Part of speech (POS) tagging, which provides a grammatical category for each word in the text (e.g. ‘eat’: verb, ‘boy’: noun, ‘happy’: adjective, ‘widely’: adverb, ‘in’: preposition etc). It has been widely proposed by many authors (e.g. Brill, 1992 and Hepple, 2000) as a main task for analysing the text syntactically at the word level. This task is useful for linguistic analysis and is normally performed on the tokenized text.
Lemmatization (morphological analysis), which groups together different forms of a given word into a single word to represent the lexical root of this
word (e.g. is → be, ran → run).
Text chunking (shallow parsing), whose aim is to label segments of a sentence with syntactic constituents which called chunks. These chucks can be either verb phrase (e.g. have eaten) or noun phrase (e.g. the girl).
Parsing, representing the process of generating the parsing tree in order to determine the syntactic structure of a sentence. This process specifies the rules
for POS that can generate a well-formed phrase.

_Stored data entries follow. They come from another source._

`src/snake_pkg.sv`:
```
// Shared grid sizes, key codes, register map and types of the Snake game logic
package snake_pkg;

	// ############################################################
	// Playfield and snake
	// ############################################################
	localparam int GRID_W       = 40;
	localparam int GRID_H       = 30;
	localparam int MAX_LEN      = 16;
	localparam int SELF_HIT_MIN = 4;
	localparam int STEP_CYCLES  = 16;

	typedef logic [5:0]  coord_t;
	typedef logic [4:0]  len_t;
	typedef logic [12:0] score_t;
	typedef logic [1:0]  dir_t;
	typedef logic [2:0]  speed_t;
	// Wide enough for the slowest speed times STEP_CYCLES
	typedef logic [6:0]  step_cnt_t;

	localparam dir_t DIR_UP    = 2'd0;
	localparam dir_t DIR_LEFT  = 2'd1;
	localparam dir_t DIR_DOWN  = 2'd2;
	localparam dir_t DIR_RIGHT = 2'd3;

	localparam coord_t HEAD_X0  = 6'd5;
	localparam coord_t HEAD_Y0  = 6'd5;
	localparam coord_t APPLE_X0 = 6'd8;
	localparam coord_t APPLE_Y0 = 6'd5;

	// ############################################################
	// PS/2 scan codes and speeds
	// ############################################################
	localparam logic [7:0] KEY_UP    = 8'h75;
	localparam logic [7:0] KEY_LEFT  = 8'h6B;
	localparam logic [7:0] KEY_DOWN  = 8'h72;
	localparam logic [7:0] KEY_RIGHT = 8'h74;
	localparam logic [7:0] KEY_1     = 8'h16;
	localparam logic [7:0] KEY_2     = 8'h1E;
	localparam logic [7:0] KEY_3     = 8'h26;
	localparam logic [7:0] KEY_BREAK = 8'hF0;

	localparam speed_t SPEED_1 = 3'd4;
	localparam speed_t SPEED_2 = 3'd2;
	localparam speed_t SPEED_3 = 3'd1;

	// APB byte addresses
	localparam logic [3:0] REG_STATUS = 4'h0;
	localparam logic [3:0] REG_SCORE  = 4'h4;
	localparam logic [3:0] REG_HEAD   = 4'h8;
	localparam logic [3:0] REG_APPLE  = 4'hC;

	typedef enum logic [2:0] {
		MENU,
		GAME_INIT,
		GAME_WAIT,
		PLAYING,
		GAME_OVER
	} game_state_t;

endpackage
```
`src/snake_ifs.sv`:
```
// Interfaces for decoded keys and for step control between the game blocks
`timescale 1ns/100ps

// Decoded keys, one-cycle pulses with their payload
interface key_if;
	logic              dir_valid;
	snake_pkg::dir_t   dir;
	logic              level_valid;
	snake_pkg::speed_t speed;

	modport source (
		output dir_valid, dir, level_valid, speed
	);
	modport sink (
		input dir_valid, dir, level_valid, speed
	);
endinterface

// Controller to engine, with game_over running back
interface step_if;
	logic init;
	logic running;
	logic step;
	logic game_over;

	modport source (
		output init, running, step,
		input  game_over
	);
	modport sink (
		input  init, running, step,
		output game_over
	);
endinterface

```
`src/snake_top.sv`:
```
// Snake game logic top level with PS/2 input and APB status port
`timescale 1ns/100ps

module snake_top (
	input  logic        clk,
	input  logic        arst_n,
	input  logic        ps2_clk,
	input  logic        ps2_dat,
	input  logic        psel,
	input  logic        penable,
	input  logic        pwrite,
	input  logic [3:0]  paddr,
	output logic [31:0] prdata,
	output logic        pready,
	output logic        pslverr
);

	key_if  keys ();
	step_if ctl ();

	snake_pkg::game_state_t state;
	snake_pkg::speed_t      speed;
	snake_pkg::coord_t      head_x;
	snake_pkg::coord_t      head_y;
	snake_pkg::coord_t      apple_x;
	snake_pkg::coord_t      apple_y;
	snake_pkg::len_t        length;
	snake_pkg::score_t      score;
	snake_pkg::score_t      hiscore;

	ps2_key_decoder ps2_key_decoder_i (
		.clk     (clk),
		.arst_n  (arst_n),
		.ps2_clk (ps2_clk),
		.ps2_dat (ps2_dat),
		.keys    (keys.source)
	);

	game_ctrl game_ctrl_i (
		.clk    (clk),
		.arst_n (arst_n),
		.keys   (keys.sink),
		.ctl    (ctl.source),
		.state  (state),
		.speed  (speed)
	);

	snake_engine snake_engine_i (
		.clk     (clk),
		.arst_n  (arst_n),
		.keys    (keys.sink),
		.ctl     (ctl.sink),
		.head_x  (head_x),
		.head_y  (head_y),
		.apple_x (apple_x),
		.apple_y (apple_y),
		.length  (length),
		.score   (score),
		.hiscore (hiscore)
	);

	apb_status apb_status_i (
		.clk     (clk),
		.arst_n  (arst_n),
		.psel    (psel),
		.penable (penable),
		.pwrite  (pwrite),
		.paddr   (paddr),
		.prdata  (prdata),
		.pready  (pready),
		.pslverr (pslverr),
		.state   (state),
		.speed   (speed),
		.length  (length),
		.score   (score),
		.hiscore (hiscore),
		.head_x  (head_x),
		.head_y  (head_y),
		.apple_x (apple_x),
		.apple_y (apple_y)
	);

endmodule

```
`src/apb_status.sv`:
```
// Read-only APB port for game status, score, head and apple registers
`timescale 1ns/100ps

module apb_status (
	input  logic                   clk,
	input  logic                   arst_n,
	input  logic                   psel,
	input  logic                   penable,
	input  logic                   pwrite,
	input  logic [3:0]             paddr,
	output logic [31:0]            prdata,
	output logic                   pready,
	output logic                   pslverr,
	input  snake_pkg::game_state_t state,
	input  snake_pkg::speed_t      speed,
	input  snake_pkg::len_t        length,
	input  snake_pkg::score_t      score,
	input  snake_pkg::score_t      hiscore,
	input  snake_pkg::coord_t      head_x,
	input  snake_pkg::coord_t      head_y,
	input  snake_pkg::coord_t      apple_x,
	input  snake_pkg::coord_t      apple_y
);

	logic        setup;
	logic [31:0] rd_word;
	logic        rd_err;

	assign setup  = psel & ~penable;
	assign pready = 1'b1;

	always_comb begin
		rd_err = pwrite;
		case (paddr)
			snake_pkg::REG_STATUS: rd_word = {19'd0, length, 1'b0, speed, 1'b0, state};
			snake_pkg::REG_SCORE:  rd_word = {3'd0, hiscore, 3'd0, score};
			snake_pkg::REG_HEAD:   rd_word = {18'd0, head_y, 2'd0, head_x};
			snake_pkg::REG_APPLE:  rd_word = {18'd0, apple_y, 2'd0, apple_x};
			default: begin
				rd_word = '0;
				rd_err  = 1'b1;
			end
		endcase
	end

	// Read data captured in setup, held through the access phase
	always_ff @(posedge clk) begin
		if (setup)
			prdata <= rd_word;
	end

	always_ff @(posedge clk or negedge arst_n) begin
		if (!arst_n)
			pslverr <= 1'b0;
		else if (setup)
			pslverr <= rd_err;
		else if (!psel)
			pslverr <= 1'b0;
	end

	a_penable_psel: assert property (@(posedge clk) disable iff (!arst_n)
		penable |-> psel)
		else $error("APB penable without psel");

	a_setup_access: assert property (@(posedge clk) disable iff (!arst_n)
		setup |=> psel && penable)
		else $error("APB setup not followed by access");

endmodule

```
`src/snake_engine.sv`:
```
// Snake body, movement, collision, apple and score keeping on the grid
`timescale 1ns/100ps

module snake_engine (
	input  logic              clk,
	input  logic              arst_n,
	key_if.sink               keys,
	step_if.sink              ctl,
	output snake_pkg::coord_t head_x,
	output snake_pkg::coord_t head_y,
	output snake_pkg::coord_t apple_x,
	output snake_pkg::coord_t apple_y,
	output snake_pkg::len_t   length,
	output snake_pkg::score_t score,
	output snake_pkg::score_t hiscore
);

	snake_pkg::coord_t body_x [1:snake_pkg::MAX_LEN-1];
	snake_pkg::coord_t body_y [1:snake_pkg::MAX_LEN-1];
	snake_pkg::dir_t   heading;
	snake_pkg::dir_t   last_dir;
	logic              moved;
	snake_pkg::coord_t next_x;
	snake_pkg::coord_t next_y;
	snake_pkg::coord_t scan_x;
	snake_pkg::coord_t scan_y;
	snake_pkg::score_t next_score;
	logic              wall_hit;
	logic              self_hit;
	logic              fatal;
	logic              eat;

	// ############################################################
	// Next head cell and collisions
	// ############################################################
	always_comb begin
		next_x = head_x;
		next_y = head_y;
		case (heading)
			snake_pkg::DIR_UP:   next_y = head_y - 1'b1;
			snake_pkg::DIR_LEFT: next_x = head_x - 1'b1;
			snake_pkg::DIR_DOWN: next_y = head_y + 1'b1;
			default:             next_x = head_x + 1'b1;
		endcase
	end

	assign wall_hit = (next_x == '0) || (next_y == '0)
		|| (next_x == snake_pkg::coord_t'(snake_pkg::GRID_W - 1))
		|| (next_y == snake_pkg::coord_t'(snake_pkg::GRID_H - 1));

	// Old segment j becomes j+1 after the shift; the old tail moves away
	always_comb begin
		self_hit = 1'b0;
		for (int j = snake_pkg::SELF_HIT_MIN - 1; j < snake_pkg::MAX_LEN - 1; j++) begin
			if (j + 1 < int'(length) && body_x[j] == next_x && body_y[j] == next_y)
				self_hit = 1'b1;
		end
	end

	assign fatal      = wall_hit | self_hit;
	assign eat        = !fatal && (next_x == apple_x) && (next_y == apple_y);
	assign next_score = score + 1'b1;

	// Body memory, shifted behind the head
	always_ff @(posedge clk) begin
		if (ctl.step) begin
			body_x[1] <= head_x;
			body_y[1] <= head_y;
			for (int i = 2; i < snake_pkg::MAX_LEN; i++) begin
				body_x[i] <= body_x[i-1];
				body_y[i] <= body_y[i-1];
			end
		end
	end

	// Interior scan used as the next apple position
	always_ff @(posedge clk or negedge arst_n) begin
		if (!arst_n) begin
			scan_x <= 6'd1;
			scan_y <= 6'd1;
		end else if (scan_x == snake_pkg::coord_t'(snake_pkg::GRID_W - 2)) begin
			scan_x <= 6'd1;
			if (scan_y == snake_pkg::coord_t'(snake_pkg::GRID_H - 2))
				scan_y <= 6'd1;
			else
				scan_y <= scan_y + 1'b1;
		end else begin
			scan_x <= scan_x + 1'b1;
		end
	end

	// ############################################################
	// Game registers
	// ############################################################
	always_ff @(posedge clk or negedge arst_n) begin
		if (!arst_n) begin
			head_x        <= '0;
			head_y        <= '0;
			apple_x       <= '0;
			apple_y       <= '0;
			length        <= '0;
			score         <= '0;
			hiscore       <= '0;
			heading       <= snake_pkg::DIR_RIGHT;
			last_dir      <= snake_pkg::DIR_RIGHT;
			moved         <= 1'b0;
			ctl.game_over <= 1'b0;
		end else if (ctl.init) begin
			head_x        <= snake_pkg::HEAD_X0;
			head_y        <= snake_pkg::HEAD_Y0;
			apple_x       <= snake_pkg::APPLE_X0;
			apple_y       <= snake_pkg::APPLE_Y0;
			length        <= 5'd1;
			score         <= '0;
			moved         <= 1'b0;
			ctl.game_over <= 1'b0;
		end else begin
			// No turning back onto the last move
			if (ctl.running && keys.dir_valid && (!moved || keys.dir != (last_dir ^ 2'b10)))
				heading <= keys.dir;
			if (ctl.step) begin
				head_x        <= next_x;
				head_y        <= next_y;
				last_dir      <= heading;
				moved         <= 1'b1;
				ctl.game_over <= fatal;
				if (eat) begin
					if (length < snake_pkg::len_t'(snake_pkg::MAX_LEN))
						length <= length + 1'b1;
					score   <= next_score;
					apple_x <= scan_x;
					apple_y <= scan_y;
					if (next_score > hiscore)
						hiscore <= next_score;
				end
			end
		end
	end

	a_len_max: assert property (@(posedge clk) disable iff (!arst_n)
		length <= snake_pkg::len_t'(snake_pkg::MAX_LEN))
		else $error("Snake length above maximum");

endmodule

```
`src/game_ctrl.sv`:
```
// Game state machine with speed selection and the step timer
`timescale 1ns/100ps

module game_ctrl (
	input  logic                   clk,
	input  logic                   arst_n,
	key_if.sink                    keys,
	step_if.source                 ctl,
	output snake_pkg::game_state_t state,
	output snake_pkg::speed_t      speed
);

	snake_pkg::game_state_t next_state;
	snake_pkg::step_cnt_t   step_cnt;
	snake_pkg::step_cnt_t   period;

	// ############################################################
	// State machine
	// ############################################################
	always_comb begin
		next_state = state;
		case (state)
			snake_pkg::MENU:      if (keys.level_valid) next_state = snake_pkg::GAME_INIT;
			snake_pkg::GAME_INIT: next_state = snake_pkg::GAME_WAIT;
			snake_pkg::GAME_WAIT: if (keys.dir_valid) next_state = snake_pkg::PLAYING;
			snake_pkg::PLAYING:   if (ctl.game_over) next_state = snake_pkg::GAME_OVER;
			snake_pkg::GAME_OVER: if (keys.level_valid) next_state = snake_pkg::MENU;
			default:              next_state = snake_pkg::MENU;
		endcase
	end

	always_ff @(posedge clk or negedge arst_n) begin
		if (!arst_n) begin
			state <= snake_pkg::MENU;
			speed <= snake_pkg::SPEED_1;
		end else begin
			state <= next_state;
			// Speed only taken from the key that starts a game
			if (state == snake_pkg::MENU && keys.level_valid)
				speed <= keys.speed;
		end
	end

	// ############################################################
	// Step timer
	// ############################################################
	assign period = snake_pkg::step_cnt_t'(speed * snake_pkg::STEP_CYCLES);

	// Full period before the first step, then one step every period
	always_ff @(posedge clk or negedge arst_n) begin
		if (!arst_n) begin
			step_cnt <= '0;
		end else if (state != snake_pkg::PLAYING) begin
			step_cnt <= period;
		end else if (step_cnt == '0) begin
			step_cnt <= period - 1'b1;
		end else begin
			step_cnt <= step_cnt - 1'b1;
		end
	end

	assign ctl.init    = (state == snake_pkg::GAME_INIT);
	assign ctl.running = (state == snake_pkg::GAME_WAIT) || (state == snake_pkg::PLAYING);
	assign ctl.step    = (state == snake_pkg::PLAYING) && (step_cnt == '0);

	// A step never reaches the engine once it has flagged game over
	a_step_in_play: assert property (@(posedge clk) disable iff (!arst_n)
		ctl.step |-> (state == snake_pkg::PLAYING) && !ctl.game_over)
		else $error("Step outside of play");

endmodule

```
`src/ps2_key_decoder.sv`:
```
// PS/2 frame receiver that turns arrow make codes and level release codes into key pulses
`timescale 1ns/100ps

module ps2_key_decoder (
	input  logic  clk,
	input  logic  arst_n,
	input  logic  ps2_clk,
	input  logic  ps2_dat,
	key_if.source keys
);

	logic [2:0] clk_sync;
	logic [1:0] dat_sync;
	logic       clk_fall;
	logic [3:0] bit_cnt;
	logic [9:0] frame;
	logic       code_valid;
	logic [7:0] code;
	logic       brk;

	// ############################################################
	// Synchroniser and frame assembly
	// ############################################################
	always_ff @(posedge clk or negedge arst_n) begin
		if (!arst_n) begin
			clk_sync <= 3'b111;
			dat_sync <= 2'b11;
		end else begin
			clk_sync <= {clk_sync[1:0], ps2_clk};
			dat_sync <= {dat_sync[0], ps2_dat};
		end
	end

	assign clk_fall = clk_sync[2] & ~clk_sync[1];

	always_ff @(posedge clk or negedge arst_n) begin
		if (!arst_n) begin
			bit_cnt    <= '0;
			frame      <= '0;
			code       <= '0;
			code_valid <= 1'b0;
		end else begin
			code_valid <= 1'b0;
			if (clk_fall) begin
				if (bit_cnt == 4'd10) begin
					bit_cnt <= '0;
					// Start low, stop high, odd parity over data and parity bit
					code       <= frame[8:1];
					code_valid <= ~frame[0] & dat_sync[1] & (^frame[9:1]);
				end else begin
					bit_cnt <= bit_cnt + 1'b1;
					frame   <= {dat_sync[1], frame[9:1]};
				end
			end
		end
	end

	// ############################################################
	// Key decoding
	// ############################################################
	always_ff @(posedge clk or negedge arst_n) begin
		if (!arst_n) begin
			brk              <= 1'b0;
			keys.dir_valid   <= 1'b0;
			keys.dir         <= snake_pkg::DIR_UP;
			keys.level_valid <= 1'b0;
			keys.speed       <= snake_pkg::SPEED_1;
		end else begin
			keys.dir_valid   <= 1'b0;
			keys.level_valid <= 1'b0;
			if (code_valid) begin
				if (code == snake_pkg::KEY_BREAK) begin
					brk <= 1'b1;
				end else begin
					brk <= 1'b0;
					// Level keys count on release, arrows on make
					if (brk) begin
						case (code)
							snake_pkg::KEY_1: begin
								keys.level_valid <= 1'b1;
								keys.speed       <= snake_pkg::SPEED_1;
							end
							snake_pkg::KEY_2: begin
								keys.level_valid <= 1'b1;
								keys.speed       <= snake_pkg::SPEED_2;
							end
							snake_pkg::KEY_3: begin
								keys.level_valid <= 1'b1;
								keys.speed       <= snake_pkg::SPEED_3;
							end
							default: ;
						endcase
					end else begin
						keys.dir_valid <= (code == snake_pkg::KEY_UP) || (code == snake_pkg::KEY_LEFT)
							|| (code == snake_pkg::KEY_DOWN) || (code == snake_pkg::KEY_RIGHT);
						case (code)
							snake_pkg::KEY_UP:   keys.dir <= snake_pkg::DIR_UP;
							snake_pkg::KEY_LEFT: keys.dir <= snake_pkg::DIR_LEFT;
							snake_pkg::KEY_DOWN: keys.dir <= snake_pkg::DIR_DOWN;
							default:             keys.dir <= snake_pkg::DIR_RIGHT;
						endcase
					end
				end
			end
		end
	end

	a_bit_cnt_range: assert property (@(posedge clk) disable iff (!arst_n)
		bit_cnt <= 4'd10)
		else $error("PS/2 bit counter out of range");

endmodule

```
--- src/ctrl_pkg.sv ---
package ctrl_pkg;

    localparam int OPCODE_W    = 6;
    localparam int FUNC_W      = 6;
    localparam int MEM_LATENCY = 4; // wait cycles per memory transfer
    localparam int WAIT_CNT_W  = 2;

    typedef enum logic [OPCODE_W-1:0] {
        OP_RTYPE = 6'b000000,
        OP_BGEZ  = 6'b000001,
        OP_J     = 6'b000010,
        OP_JAL   = 6'b000011,
        OP_BEQ   = 6'b000100,
        OP_BNE   = 6'b000101,
        OP_BLEZ  = 6'b000110,
        OP_BGTZ  = 6'b000111,
        OP_ADDI  = 6'b001000,
        OP_ADDIU = 6'b001001,
        OP_SLTI  = 6'b001010,
        OP_ANDI  = 6'b001100,
        OP_ORI   = 6'b001101,
        OP_XORI  = 6'b001110,
        OP_LUI   = 6'b001111,
        OP_LW    = 6'b100011,
        OP_SW    = 6'b101011,
        OP_NOP   = 6'b111111
    } opcode_e;

    typedef enum logic [FUNC_W-1:0] {
        F_SLL  = 6'b000000,
        F_SRL  = 6'b000010,
        F_SRA  = 6'b000011,
        F_SLLV = 6'b000100,
        F_SRLV = 6'b000110,
        F_JR   = 6'b001000,
        F_MULT = 6'b011000,
        F_DIV  = 6'b011010,
        F_ADD  = 6'b100000,
        F_ADDU = 6'b100001,
        F_SUB  = 6'b100010,
        F_SUBU = 6'b100011,
        F_AND  = 6'b100100,
        F_OR   = 6'b100101,
        F_XOR  = 6'b100110,
        F_NOR  = 6'b100111,
        F_SLT  = 6'b101010
    } func_e;

    // encodings fixed by the ALU
    typedef enum logic [4:0] {
        ALU_XOR  = 5'd0,
        ALU_SLL  = 5'd1,
        ALU_SRL  = 5'd2,
        ALU_SRA  = 5'd3,
        ALU_ADD  = 5'd4,
        ALU_SUB  = 5'd5,
        ALU_MULT = 5'd6,
        ALU_DIV  = 5'd7,
        ALU_OR   = 5'd8,
        ALU_NOR  = 5'd9,
        ALU_AND  = 5'd10,
        ALU_SLT  = 5'd11,
        ALU_JR   = 5'd12,
        ALU_BEQ  = 5'd13,
        ALU_BNE  = 5'd14,
        ALU_BLEZ = 5'd15,
        ALU_BGTZ = 5'd16,
        ALU_BGEZ = 5'd17,
        ALU_LUI  = 5'd18,
        ALU_SLLV = 5'd25,
        ALU_SRLV = 5'd26
    } alu_op_e;

    typedef enum logic [1:0] {DEST_RT = 2'd0, DEST_RD = 2'd1, DEST_RA = 2'd2} dest_sel_e;

    typedef enum logic [1:0] {SRC_ALU = 2'd0, SRC_MEM = 2'd1, SRC_PC = 2'd2} reg_src_sel_e;

    typedef enum logic [1:0] {MEM_NONE, MEM_LOAD, MEM_STORE} mem_op_e;

    typedef enum logic {CACHE_SRC_MEM = 1'b0, CACHE_SRC_CPU = 1'b1} cache_src_e;

    typedef enum logic {ADDR_ALU = 1'b0, ADDR_CACHE = 1'b1} mem_addr_sel_e;

    typedef enum logic [2:0] {
        S_IDLE,
        S_WRITEBACK,
        S_FETCH,
        S_FILL,
        S_COMPLETE,
        S_STORE_FILL
    } seq_state_e;

endpackage
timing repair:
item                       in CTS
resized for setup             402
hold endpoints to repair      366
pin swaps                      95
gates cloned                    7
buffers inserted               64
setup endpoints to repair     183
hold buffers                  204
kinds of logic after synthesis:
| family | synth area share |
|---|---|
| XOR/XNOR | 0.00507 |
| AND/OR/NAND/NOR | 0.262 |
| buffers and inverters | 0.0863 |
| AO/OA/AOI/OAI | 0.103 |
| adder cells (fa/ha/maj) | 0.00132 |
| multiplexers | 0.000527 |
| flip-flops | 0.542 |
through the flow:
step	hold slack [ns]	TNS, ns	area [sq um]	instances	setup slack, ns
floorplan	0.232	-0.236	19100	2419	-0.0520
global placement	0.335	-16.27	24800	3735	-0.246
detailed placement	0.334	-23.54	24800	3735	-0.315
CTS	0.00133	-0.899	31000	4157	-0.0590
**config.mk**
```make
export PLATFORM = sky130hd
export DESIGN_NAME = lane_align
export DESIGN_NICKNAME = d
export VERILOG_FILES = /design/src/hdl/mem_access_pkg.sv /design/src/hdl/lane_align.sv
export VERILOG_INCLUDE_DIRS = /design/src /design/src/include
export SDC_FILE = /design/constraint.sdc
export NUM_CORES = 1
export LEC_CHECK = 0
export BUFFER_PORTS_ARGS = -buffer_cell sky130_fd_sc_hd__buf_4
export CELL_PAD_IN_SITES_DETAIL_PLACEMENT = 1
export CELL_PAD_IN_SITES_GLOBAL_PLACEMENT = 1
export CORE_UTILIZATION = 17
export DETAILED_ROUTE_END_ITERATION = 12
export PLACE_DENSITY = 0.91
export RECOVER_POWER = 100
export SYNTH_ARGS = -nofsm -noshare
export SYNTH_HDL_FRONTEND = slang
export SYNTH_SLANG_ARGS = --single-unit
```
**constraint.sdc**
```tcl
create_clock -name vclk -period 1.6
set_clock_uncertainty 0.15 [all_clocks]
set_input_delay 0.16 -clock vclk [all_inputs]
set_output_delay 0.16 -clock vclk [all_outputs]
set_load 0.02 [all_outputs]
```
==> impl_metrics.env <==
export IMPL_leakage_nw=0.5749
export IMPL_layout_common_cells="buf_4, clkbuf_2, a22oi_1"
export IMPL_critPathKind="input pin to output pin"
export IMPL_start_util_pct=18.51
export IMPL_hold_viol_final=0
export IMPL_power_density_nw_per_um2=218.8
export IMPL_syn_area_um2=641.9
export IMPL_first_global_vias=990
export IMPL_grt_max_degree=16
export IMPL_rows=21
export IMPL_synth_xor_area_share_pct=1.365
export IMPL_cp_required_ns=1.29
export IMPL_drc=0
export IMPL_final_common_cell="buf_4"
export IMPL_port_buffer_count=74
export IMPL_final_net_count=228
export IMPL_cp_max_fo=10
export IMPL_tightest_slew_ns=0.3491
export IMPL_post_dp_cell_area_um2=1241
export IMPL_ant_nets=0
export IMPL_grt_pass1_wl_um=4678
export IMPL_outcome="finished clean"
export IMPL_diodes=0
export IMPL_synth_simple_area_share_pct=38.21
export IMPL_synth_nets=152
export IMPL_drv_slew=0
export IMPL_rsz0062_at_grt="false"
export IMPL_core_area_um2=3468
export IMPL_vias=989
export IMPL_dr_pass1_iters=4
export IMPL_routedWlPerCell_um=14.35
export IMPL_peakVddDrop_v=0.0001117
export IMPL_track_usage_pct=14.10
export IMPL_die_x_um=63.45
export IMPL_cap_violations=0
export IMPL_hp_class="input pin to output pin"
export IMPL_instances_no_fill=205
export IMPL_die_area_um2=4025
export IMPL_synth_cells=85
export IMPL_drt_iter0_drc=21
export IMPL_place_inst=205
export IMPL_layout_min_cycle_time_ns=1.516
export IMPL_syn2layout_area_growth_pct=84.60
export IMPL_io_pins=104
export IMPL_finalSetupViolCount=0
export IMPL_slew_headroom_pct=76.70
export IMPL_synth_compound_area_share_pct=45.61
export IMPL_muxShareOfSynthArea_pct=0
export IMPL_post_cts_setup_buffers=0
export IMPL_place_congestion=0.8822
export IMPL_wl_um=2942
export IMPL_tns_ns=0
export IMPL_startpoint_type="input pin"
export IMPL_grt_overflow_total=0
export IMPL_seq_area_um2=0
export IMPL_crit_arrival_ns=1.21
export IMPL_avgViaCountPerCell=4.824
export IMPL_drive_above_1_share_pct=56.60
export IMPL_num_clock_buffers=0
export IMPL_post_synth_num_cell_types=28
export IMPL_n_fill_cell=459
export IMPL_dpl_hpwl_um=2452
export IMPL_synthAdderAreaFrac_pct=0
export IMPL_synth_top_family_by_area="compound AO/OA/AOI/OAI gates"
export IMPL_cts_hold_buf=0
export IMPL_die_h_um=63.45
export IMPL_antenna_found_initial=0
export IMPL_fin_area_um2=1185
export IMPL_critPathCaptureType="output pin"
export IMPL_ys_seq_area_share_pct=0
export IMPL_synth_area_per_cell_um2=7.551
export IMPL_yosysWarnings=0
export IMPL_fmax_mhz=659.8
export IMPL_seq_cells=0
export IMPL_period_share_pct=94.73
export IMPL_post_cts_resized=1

Named entity recognition (NER), a main task in IE, which classifies entity names in text into predefined categories. This task is able to identify expressions that refer to people (e.g. ‘John’), locations (e.g. ‘France’), organisations (e.g. ‘Microsoft’) etc. It uses heuristic rules that rely on the syntactic structures of the surrounding context. For example, the NER task has classified the word “John” into the “person” category, because it is a proper noun started with a capital letter and it has been expressed in a way that indicates a name of a person.
Co-reference, an IE task, which links multiple expressions in text that refer to a given entity. By considering this sentence “John went to the school yesterday, he was in a holiday for three days”, the task of co-reference states that the word “he” in the given sentence example refers to “John”.